Review: At a time when those hyping the Internet and its "infinite possibilities" seem to be lost within their own world of virtual possibilities, out of this world steps the voice of reason: Clifford Stoll. Not since man first walked on the moon has there been such an uproar about what the future may hold. According to those hypesters, by now we should be in our second generation of moon families happily toiling in their biodomes raising soybeans and monitoring solar panels. Today's hype hawkers launch into similarly ludicrous diatribes, portraying the Internet as an omniscient living being that will one-day rule the world and if you're not "in the know", your life is, for lack of the will to look for a better term, virtually over. Stoll steps into the melee from the vantagepoint of one who has long been "in the know." Joe Bob Luddite would have a hard sell with a book like this, but coming from Stoll, it holds genuine merit.

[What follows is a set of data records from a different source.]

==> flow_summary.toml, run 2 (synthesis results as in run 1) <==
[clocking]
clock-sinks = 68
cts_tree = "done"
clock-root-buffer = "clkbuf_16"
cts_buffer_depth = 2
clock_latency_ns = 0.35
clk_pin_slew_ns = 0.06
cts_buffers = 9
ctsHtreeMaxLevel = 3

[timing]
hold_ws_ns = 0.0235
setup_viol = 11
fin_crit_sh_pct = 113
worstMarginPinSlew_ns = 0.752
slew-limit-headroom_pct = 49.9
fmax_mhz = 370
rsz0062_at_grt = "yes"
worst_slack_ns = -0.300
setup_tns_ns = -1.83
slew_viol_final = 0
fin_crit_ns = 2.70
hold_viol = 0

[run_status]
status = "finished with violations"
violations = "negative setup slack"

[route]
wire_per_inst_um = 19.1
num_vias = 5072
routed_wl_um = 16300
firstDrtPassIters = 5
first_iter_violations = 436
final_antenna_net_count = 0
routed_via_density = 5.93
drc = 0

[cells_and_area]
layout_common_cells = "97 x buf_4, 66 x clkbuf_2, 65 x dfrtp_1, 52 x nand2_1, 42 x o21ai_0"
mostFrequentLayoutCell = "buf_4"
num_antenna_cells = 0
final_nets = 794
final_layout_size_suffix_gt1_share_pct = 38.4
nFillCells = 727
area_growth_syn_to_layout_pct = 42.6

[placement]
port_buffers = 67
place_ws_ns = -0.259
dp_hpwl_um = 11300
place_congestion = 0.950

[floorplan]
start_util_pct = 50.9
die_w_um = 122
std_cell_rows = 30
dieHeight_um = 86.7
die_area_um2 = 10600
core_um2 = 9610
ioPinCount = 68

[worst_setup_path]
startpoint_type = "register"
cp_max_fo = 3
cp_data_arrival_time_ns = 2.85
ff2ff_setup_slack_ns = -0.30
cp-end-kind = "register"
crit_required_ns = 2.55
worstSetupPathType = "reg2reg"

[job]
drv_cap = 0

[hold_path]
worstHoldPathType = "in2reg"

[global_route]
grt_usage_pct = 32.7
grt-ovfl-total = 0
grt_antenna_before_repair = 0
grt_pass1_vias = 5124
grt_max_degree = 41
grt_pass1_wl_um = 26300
==> config.mk <==
export PLATFORM = sky130hd
export DESIGN_NAME = pulse_measure
export DESIGN_NICKNAME = d
export VERILOG_FILES = /design/src/rtl/pulse_pkg.sv /design/src/rtl/pulse_measure_if.sv /design/src/rtl/pulse_sync_edge.sv /design/src/rtl/pulse_measure.sv
export SDC_FILE = /design/constraint.sdc
export NUM_CORES = 1
export LEC_CHECK = 0
export ABC_AREA = 0
export BUFFER_PORTS_ARGS = -buffer_cell sky130_fd_sc_hd__buf_4
export CORE_MARGIN = 8
export CORE_UTILIZATION = 55
export CTS_BUF_LIST = sky130_fd_sc_hd__clkbuf_8
export DETAILED_ROUTE_END_ITERATION = 8
export PLACE_DENSITY = 0.76
export SLEW_MARGIN = 20
export SYNTH_ARGS = -nofsm -noshare
export SYNTH_HDL_FRONTEND = slang
export SYNTH_HIERARCHICAL = 1
export SYNTH_SLANG_ARGS = --single-unit
==> constraint.sdc <==
create_clock -name i_clk -period 5.7 [get_ports i_clk]
set_input_delay 0.57 -clock i_clk [delete_from_list [all_inputs] [get_ports i_clk]]
set_output_delay 0.57 -clock i_clk [all_outputs]
set_load 0.05 [all_outputs]
==> src/rtl/pulse_pkg.sv <==
// -----------------------------------------------------------------------------
// pulse_pkg
// Shared definitions for the pulse width measurement block and its bench:
//   state_e        - measurement FSM states (ST_IDLE, ST_HIGH, ST_LOW)
//   DEF_EXP_HIGH   - nominal high width in cycles (219)
//   DEF_EXP_LOW    - nominal low width in cycles (440)
//   DEF_TOL        - nominal +/- tolerance in cycles (2)
//   within_tol()   - |val - expv| <= tol without signed arithmetic
// -----------------------------------------------------------------------------
package pulse_pkg;

  typedef enum logic [1:0] {
    ST_IDLE,
    ST_HIGH,
    ST_LOW
  } state_e;

  localparam int unsigned DEF_EXP_HIGH = 219;
  localparam int unsigned DEF_EXP_LOW  = 440;
  localparam int unsigned DEF_TOL      = 2;

  // Distance is taken in whichever direction keeps the subtraction positive.
  function automatic logic within_tol(input int unsigned val,
                                      input int unsigned expv,
                                      input int unsigned tol);
    if (val >= expv) return (val - expv) <= tol;
    else             return (expv - val) <= tol;
  endfunction

endpackage

==> src/rtl/pulse_measure_if.sv <==
// -----------------------------------------------------------------------------
// pulse_measure_if
// Edge-event bundle between the synchronizer/edge detector and the FSM.
//   rise    - one-cycle strobe, synchronized rising edge of the pulse
//   fall    - one-cycle strobe, synchronized falling edge of the pulse
// Modports: master drives the strobes, slave consumes them.
// -----------------------------------------------------------------------------
interface pulse_measure_if;
  logic rise;
  logic fall;

  modport master (output rise, fall);
  modport slave  (input  rise, fall);
endinterface

==> src/rtl/pulse_sync_edge.sv <==
// -----------------------------------------------------------------------------
// pulse_sync_edge
// Two-flop synchronizer for the asynchronous pulse input followed by one
// edge-detect flop. The rise/fall strobes are combinational from the last two
// flops, so a consumer registering them acts on the third clock edge after
// the input transition.
// Ports:
//   i_clk, i_rst_n - clock, asynchronous active-low reset
//   i_pulse        - asynchronous pulse train
//   edge_if        - master modport: rise, fall strobes
// -----------------------------------------------------------------------------
module pulse_sync_edge (
  input  logic             i_clk,
  input  logic             i_rst_n,
  input  logic             i_pulse,
  pulse_measure_if.master  edge_if
);

  logic sync_1;
  logic sync_2;
  logic sync_prev;

  // NOTE: sequential state uses non-blocking assignments so every flop
  // samples the pre-edge value of its neighbour; blocking here would collapse
  // the synchronizer chain into a single stage.
  always_ff @(posedge i_clk or negedge i_rst_n) begin
    if (!i_rst_n) begin
      sync_1    <= 1'b0;
      sync_2    <= 1'b0;
      sync_prev <= 1'b0;
    end else begin
      sync_1    <= i_pulse;
      sync_2    <= sync_1;
      sync_prev <= sync_2;
    end
  end

  assign edge_if.rise =  sync_2 & ~sync_prev;
  assign edge_if.fall = ~sync_2 &  sync_prev;

endmodule

==> src/rtl/pulse_measure.sv <==
// -----------------------------------------------------------------------------
// pulse_measure
// Measures the high and low widths of an asynchronous pulse train in clock
// cycles. A period is bounded by two synchronized rising edges; at the second
// one the widths are published and o_valid strobes for one cycle.
// Optional feature: define PULSE_MEASURE_CHECK_EN to compare the published
// widths against EXP_HIGH/EXP_LOW +/- TOL on o_match; otherwise o_match is 0.
// Ports:
//   i_clk, i_rst_n - clock, asynchronous active-low reset
//   i_pulse        - asynchronous pulse train
//   o_high_w       - high width of last complete period (saturating)
//   o_low_w        - low width of last complete period (saturating)
//   o_period       - o_high_w + o_low_w, one bit wider
//   o_valid        - one-cycle strobe when the outputs update
//   o_ovf          - a counter saturated during the published period
//   o_match        - published widths within tolerance
// -----------------------------------------------------------------------------
module pulse_measure
  import pulse_pkg::*;
#(
  parameter int unsigned CNT_W    = 10,
  parameter int unsigned EXP_HIGH = DEF_EXP_HIGH,
  parameter int unsigned EXP_LOW  = DEF_EXP_LOW,
  parameter int unsigned TOL      = DEF_TOL
) (
  input  logic             i_clk,
  input  logic             i_rst_n,
  input  logic             i_pulse,
  output logic [CNT_W-1:0] o_high_w,
  output logic [CNT_W-1:0] o_low_w,
  output logic [CNT_W:0]   o_period,
  output logic             o_valid,
  output logic             o_ovf,
  output logic             o_match
);

  localparam logic [CNT_W-1:0] CNT_MAX = '1;
  localparam logic [CNT_W-1:0] CNT_ONE = CNT_W'(1);

  pulse_measure_if edge_if ();

  pulse_sync_edge u_sync_edge (
    .i_clk   (i_clk),
    .i_rst_n (i_rst_n),
    .i_pulse (i_pulse),
    .edge_if (edge_if)
  );

  state_e           state_q, state_d;
  logic [CNT_W-1:0] high_q, high_d;
  logic [CNT_W-1:0] low_q, low_d;
  logic             ovf_q, ovf_d;
  logic             publish;

  always_ff @(posedge i_clk or negedge i_rst_n) begin
    if (!i_rst_n) begin
      state_q <= ST_IDLE;
      high_q  <= '0;
      low_q   <= '0;
      ovf_q   <= 1'b0;
    end else begin
      state_q <= state_d;
      high_q  <= high_d;
      low_q   <= low_d;
      ovf_q   <= ovf_d;
    end
  end

  // NOTE: every output of this block gets a default before the case, so no
  // path leaves a signal unassigned and no latch is inferred.
  always_comb begin
    state_d = state_q;
    high_d  = high_q;
    low_d   = low_q;
    ovf_d   = ovf_q;
    publish = 1'b0;
    unique case (state_q)
      ST_IDLE: begin
        // Levels are ignored: capture starts only on a real rising edge.
        if (edge_if.rise) begin
          state_d = ST_HIGH;
          high_d  = CNT_ONE;
          ovf_d   = 1'b0;
        end
      end
      ST_HIGH: begin
        if (edge_if.fall) begin
          state_d = ST_LOW;
          low_d   = CNT_ONE;
        end else if (high_q == CNT_MAX) begin
          ovf_d = 1'b1;
        end else begin
          high_d = high_q + CNT_ONE;
        end
      end
      ST_LOW: begin
        // The rise closes this period and opens the next one in one step.
        if (edge_if.rise) begin
          publish = 1'b1;
          state_d = ST_HIGH;
          high_d  = CNT_ONE;
          ovf_d   = 1'b0;
        end else if (low_q == CNT_MAX) begin
          ovf_d = 1'b1;
        end else begin
          low_d = low_q + CNT_ONE;
        end
      end
      default: state_d = ST_IDLE;
    endcase
  end

  always_ff @(posedge i_clk or negedge i_rst_n) begin
    if (!i_rst_n) begin
      o_high_w <= '0;
      o_low_w  <= '0;
      o_period <= '0;
      o_valid  <= 1'b0;
      o_ovf    <= 1'b0;
    end else begin
      o_valid <= publish;
      if (publish) begin
        o_high_w <= high_q;
        o_low_w  <= low_q;
        o_period <= {1'b0, high_q} + {1'b0, low_q};
        o_ovf    <= ovf_q;
      end
    end
  end

`ifdef PULSE_MEASURE_CHECK_EN
  logic match_d;

  assign match_d = within_tol(32'(high_q), EXP_HIGH, TOL) &&
                   within_tol(32'(low_q), EXP_LOW, TOL) && !ovf_q;

  always_ff @(posedge i_clk or negedge i_rst_n) begin
    if (!i_rst_n)     o_match <= 1'b0;
    else if (publish) o_match <= match_d;
  end
`else
  assign o_match = 1'b0;
`endif

endmodule
--- src/rtl/tone_sequencer.sv ---
// Buzzer sound-effect sequencer: sustained key tones from a lookup table and
// a timed multi-note game-over melody, driving a square-wave speaker.
module tone_sequencer
  import pacman_sound_pkg::*;
#(
  parameter int DIV_W    = DEF_DIV_W,
  parameter int CODE_W   = 2,
  parameter int SEQ_LEN  = 4,
  parameter int DUR_W    = DEF_DUR_W,
  parameter int NOTE_DUR = 12500000,
  parameter int GAP_DUR  = 1250000,
  parameter logic [(2**CODE_W)*DIV_W-1:0] KEY_TABLE    = DEF_KEY_TABLE,
  parameter logic [SEQ_LEN*DIV_W-1:0]     MELODY_TABLE = DEF_MELODY_TABLE,
  localparam int SEQ_W = (SEQ_LEN > 1) ? $clog2(SEQ_LEN) : 1
) (
  input  logic              clk,
  input  logic              rst,
  input  logic [CODE_W-1:0] code,
  input  logic              pressed,
  input  logic              game_over,
  input  logic              mute,
  output logic              speaker,
  output logic              busy,
  output logic [DIV_W-1:0]  half_period,
  output logic [SEQ_W-1:0]  seq_idx
);

  localparam logic [DUR_W-1:0] NOTE_LAST = DUR_W'(NOTE_DUR - 1);
  localparam logic [DUR_W-1:0] GAP_LAST  = DUR_W'((GAP_DUR > 0) ? GAP_DUR - 1 : 0);
  localparam logic [SEQ_W-1:0] SEQ_LAST  = SEQ_W'(SEQ_LEN - 1);

  // Durations must fit their counter and a note must last at least a cycle.
  if (NOTE_DUR < 1 || GAP_DUR < 0 || SEQ_LEN < 1 || CODE_W < 1 ||
      longint'(NOTE_DUR) >= (longint'(1) << DUR_W) ||
      longint'(GAP_DUR) >= (longint'(1) << DUR_W)) begin : g_bad_params
    $error("tone_sequencer: NOTE_DUR/GAP_DUR/SEQ_LEN out of range for DUR_W");
  end

  state_t           state;
  logic [DUR_W-1:0] dur_cnt;
  logic             game_over_q;
  logic             rise;
  logic             seg_end;
  logic [SEQ_W-1:0] next_idx;

  function automatic logic [DIV_W-1:0] key_hp(input logic [CODE_W-1:0] c);
    return KEY_TABLE[c*DIV_W +: DIV_W];
  endfunction

  function automatic logic [DIV_W-1:0] melody_hp(input logic [SEQ_W-1:0] i);
    return MELODY_TABLE[i*DIV_W +: DIV_W];
  endfunction

  assign rise     = game_over & ~game_over_q;
  assign seg_end  = (state == ST_NOTE) ? (dur_cnt == NOTE_LAST) : (dur_cnt == GAP_LAST);
  assign next_idx = seq_idx + 1'b1;

  // half_period and busy are registered alongside the state so they always
  // describe the state being entered.
  always_ff @(posedge clk) begin
    if (rst) begin
      state       <= ST_IDLE;
      half_period <= '0;
      busy        <= 1'b0;
      seq_idx     <= '0;
      dur_cnt     <= '0;
      game_over_q <= 1'b0;
    end else begin
      game_over_q <= game_over;
      case (state)
        ST_IDLE, ST_KEY: begin
          if (rise) begin
            state       <= ST_NOTE;
            seq_idx     <= '0;
            dur_cnt     <= '0;
            half_period <= melody_hp('0);
            busy        <= 1'b1;
          end else if (pressed) begin
            state       <= ST_KEY;
            half_period <= key_hp(code);
          end else begin
            state       <= ST_IDLE;
            half_period <= '0;
          end
        end

        ST_NOTE, ST_GAP: begin
          if (!game_over) begin
            // A new game has started: abandon the melody.
            state       <= ST_IDLE;
            seq_idx     <= '0;
            dur_cnt     <= '0;
            half_period <= '0;
            busy        <= 1'b0;
          end else if (!seg_end) begin
            dur_cnt <= dur_cnt + 1'b1;
          end else begin
            dur_cnt <= '0;
            if (state == ST_NOTE && GAP_DUR > 0) begin
              state       <= ST_GAP;
              half_period <= '0;
            end else if (seq_idx == SEQ_LAST) begin
              state       <= ST_DONE;
              half_period <= '0;
              busy        <= 1'b0;
            end else begin
              state       <= ST_NOTE;
              seq_idx     <= next_idx;
              half_period <= melody_hp(next_idx);
            end
          end
        end

        ST_DONE: begin
          if (!game_over) begin
            state   <= ST_IDLE;
            seq_idx <= '0;
          end
        end

        default: begin
          state       <= ST_IDLE;
          seq_idx     <= '0;
          dur_cnt     <= '0;
          half_period <= '0;
          busy        <= 1'b0;
        end
      endcase
    end
  end

  square_divider #(
    .DIV_W(DIV_W)
  ) u_divider (
    .clk        (clk),
    .rst        (rst),
    .half_period(half_period),
    .mute       (mute),
    .speaker    (speaker)
  );

endmodule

Trying his best not to sound like a tech-nerd, Stoll for the most part succeeds in layman-izing his text and giving those of us baffled by the blinking lights and shiny buttons a handy-dandy bulls**t detector. Relying on 20 years of experience with networks, Stoll dispels some common myths concerning the Internet and computers. His comments range from the mildly humorous ("One of the joys of computers is how they're great at wasting time that might otherwise be difficult to waste") to the loathsome ("Toadlike, that mechanical brain of the future now crouches on your desk") and encourage the reader to take a more rational approach when examining the repercussions of the emerging technology. Simply put, Stoll effectively warns the reader of the possible dangers associated with deferring to machines rather than thinking and living for oneself. As he puts it: "By simply turning on your computer when confronted with a problem, you limit your ability to recognize other solutions. When the only tool you know is a hammer, everything looks like a nail. Which is the tool: the computer or the user?"

Rating: 5 stars
Summary: A look at society's eagerness to blindly adopt technology
Review: Ever wonder why computers make everything better? Ever wonder if they really do? Stoll takes a step back and examines whether our society needs technology and what's its effects may be. A fascinating read.

Rating: 5 stars
Summary: Reviewing the reviewers
Review: I find it disquieting that some readers chastise Stoll for his "rambling" style, for not presenting arguments in a linear, "point and click" manner. Seems they've missed his main point: human experience is too rich and variagated to be confined within the constraints imposed by the all-emcompassing IT ; our personal histories, what makes us us, are made up not of grandiose epiphanies, but rather of day-to-day tidbits, which can better (if not only) shared by anecdotes and, why not, digressions. One reader lambasts him for not being first and foremost a computer jock, but instead someone whose main line of interest lies elsewhere, and has been grudgingly dragged into cyberworld. Well, haven't we all ? How many of us really need computers in our daily lives, how much of the features built into our PCs and Macs we actually use, how much is just technodreck ? Then, there's the cost: tackling the Y2K bug alone will cost upwards of one trillion dollars. Money down the drain, that could be best spent on social and environmental programs worldwide. Curiously, you don't list buyers of SNO as also having bought "Failure to Connect" or, for that matter, "Fahrenheit 451". Again, seems people keep boxing themselves in.

Rating: 4 stars
Summary: Still relevant...
Review: It's odd that something written about the Internet four years ago would still be relevant today, considering how fast the 'net has evolved and exploded, but it's true - Silicon Snake Oil remains every bit an apt commentary and reality check today as it was when it was written. I had first read it back in 1995, and just last week skimmed through it again. True, a lot of the details are outdated and history has (almost comically) outdone even Stoll's most outlandish predictions, but the book should nevertheless be read and digested for its humorous and interesting presentation of a serious viewpoint. I'm just wondering what Mr. Stoll would say now, given the extraordinary events of the past few years...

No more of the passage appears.